Ob Relotius wirklich nicht mehr zwischen Innen-und Außenwelt unterscheiden konnte, weiß auch der Psychiater nicht. Das Innenleben bleibt letztlich unüberprüfbar.
Es fällt vor allem auf, wie entlastend die Geschichte der psychotischen Realitätsverwischung ist - in der das betrügerische Schreiben als Therapie, als Selbstmedikamention verkauft wird. Das ist eine verführerische Erklärung - vielleicht sollten wir ihr gerade deshalb misstrauen
An so viel kann er sich ja angeblich nicht erinnern, aber die Vorwürfe gegen Juan Moreno waren dann sehr präzise. Sein Anwalt hatte damals ja ebenfalls mit sehr kleinteiligen Spitzfindigkeiten argumentiert: Der Frage, ob seine Bürotür jetzt offen war oder nicht zum Beispiel.
Und gibt es irgendjemanden, der die angebliche jahrelange Vorgeschichte psychiatrischer Krankheit von ihm bestätigen kann? Das will er laut dem Interview so geheim gehalten haben, dass niemand davon wusste.

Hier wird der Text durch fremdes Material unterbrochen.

## src/rtl/regfile_mp.sv

```systemverilog
// regfile_mp -- multi-ported register file with a per-register busy scoreboard.
//   * NRD combinational read ports, two write ports (wr1 wins on a shared address).
//   * Register 0 is hard-wired to zero and is never busy.
//   * busy_vec tracks one outstanding writer per register: an issue sets the bit,
//     and a write-back on either port clears it. If an issue and a write-back hit
//     the same register in one cycle, the issue wins.
//   * Optional build macro REGFILE_BYPASS_EN: same-cycle write data is forwarded
//     to matching read ports, and the forwarded register reads as not busy unless
//     it is being issued in that same cycle.
//   * reset is asynchronous and active-high. While it is high, every output reads
//     zero.
module regfile_mp #(
  parameter  int XLEN  = 32,
  parameter  int NREGS = 32,
  parameter  int NRD   = 2,
  localparam int AW    = $clog2(NREGS)
) (
  input  logic                clk,
  input  logic                reset,
  input  logic [NRD*AW-1:0]   rd_addr,
  output logic [NRD*XLEN-1:0] rd_data,
  output logic [NRD-1:0]      rd_busy,
  input  logic                wr0_en,
  input  logic [AW-1:0]       wr0_addr,
  input  logic [XLEN-1:0]     wr0_data,
  input  logic                wr1_en,
  input  logic [AW-1:0]       wr1_addr,
  input  logic [XLEN-1:0]     wr1_data,
  input  logic                iss_en,
  input  logic [AW-1:0]       iss_addr,
  output logic [NREGS-1:0]    busy_vec
);

  logic [XLEN-1:0]  r_regs [NREGS];
  logic [NREGS-1:0] r_busy;
  logic [NREGS-1:0] w_busy_nxt;
  logic             w_wr0_hit;
  logic             w_wr1_hit;
  logic             w_iss_hit;

  // Accesses that target register 0 are dropped here, so nothing downstream can touch it.
  assign w_wr0_hit = wr0_en && (wr0_addr != {AW{1'b0}});
  assign w_wr1_hit = wr1_en && (wr1_addr != {AW{1'b0}});
  assign w_iss_hit = iss_en && (iss_addr != {AW{1'b0}});

  // Register storage: wr1 is applied after wr0, so wr1 wins when both target the same register.
  always_ff @(posedge clk or posedge reset) begin
    if (reset) begin
      for (int i = 0; i < NREGS; i++) begin
        r_regs[i] <= {XLEN{1'b0}};
      end
    end else begin
      if (w_wr0_hit) begin
        r_regs[wr0_addr] <= wr0_data;
      end
      if (w_wr1_hit) begin
        r_regs[wr1_addr] <= wr1_data;
      end
    end
  end

  // Next scoreboard state: an issue sets the bit, a write-back clears it, and the issue wins a tie.
  for (genvar i = 0; i < NREGS; i++) begin : g_busy
    if (i == 0) begin : g_zero
      assign w_busy_nxt[i] = 1'b0;
    end else begin : g_reg
      assign w_busy_nxt[i] =
        (w_iss_hit && (iss_addr == AW'(i))) ||
        (r_busy[i] && !(w_wr0_hit && (wr0_addr == AW'(i)))
                   && !(w_wr1_hit && (wr1_addr == AW'(i))));
    end
  end

  // Scoreboard register; any same-cycle issue or write is discarded when reset asserts.
  always_ff @(posedge clk or posedge reset) begin
    if (reset) begin
      r_busy <= {NREGS{1'b0}};
    end else begin
      r_busy <= w_busy_nxt;
    end
  end

  assign busy_vec = r_busy;

  // Read ports: each port is fully independent and purely combinational.
  for (genvar k = 0; k < NRD; k++) begin : g_rd
    logic [AW-1:0]   w_addr;
    logic [XLEN-1:0] w_data;
    logic            w_busy;
    logic            w_zero;

    assign w_addr = rd_addr[k*AW +: AW];
    assign w_zero = (w_addr == {AW{1'b0}});

`ifdef REGFILE_BYPASS_EN
    // Forward same-cycle write data (wr1 over wr0); a forwarded register is busy only if it is being issued now.
    always_comb begin
      w_data = r_regs[w_addr];
      w_busy = r_busy[w_addr];
      if (w_wr1_hit && (wr1_addr == w_addr)) begin
        w_data = wr1_data;
        w_busy = w_iss_hit && (iss_addr == w_addr);
      end else if (w_wr0_hit && (wr0_addr == w_addr)) begin
        w_data = wr0_data;
        w_busy = w_iss_hit && (iss_addr == w_addr);
      end else begin
        w_data = r_regs[w_addr];
        w_busy = r_busy[w_addr];
      end
    end
`else
    assign w_data = r_regs[w_addr];
    assign w_busy = r_busy[w_addr];
`endif

    // Register 0 and the reset state both read as zero and never busy.
    assign rd_data[k*XLEN +: XLEN] = (reset || w_zero) ? {XLEN{1'b0}} : w_data;
    assign rd_busy[k]              = ~reset & ~w_zero & w_busy;
  end

endmodule

```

Und die brilliant manipulative Endphase beim Spiegel, in der er Juan Moreno beinahe zu Fall brachte, ist jetzt schon wieder vergessen? Diesem Talent, unwahrscheinliche Aspekte zu einer kohärenten Erzählung zu formen, wird einfach so wieder eine Plattform gegeben.
Es ist ja fast so, als hätten wir nichts dazu gelernt. Schon wieder sitzen die Leser da und haben Tränen in den Augen, dieses Mal nicht wegen syrischer Flüchtlingsjungen, sondern wegen des so innerlich gepeinigten Betrügers.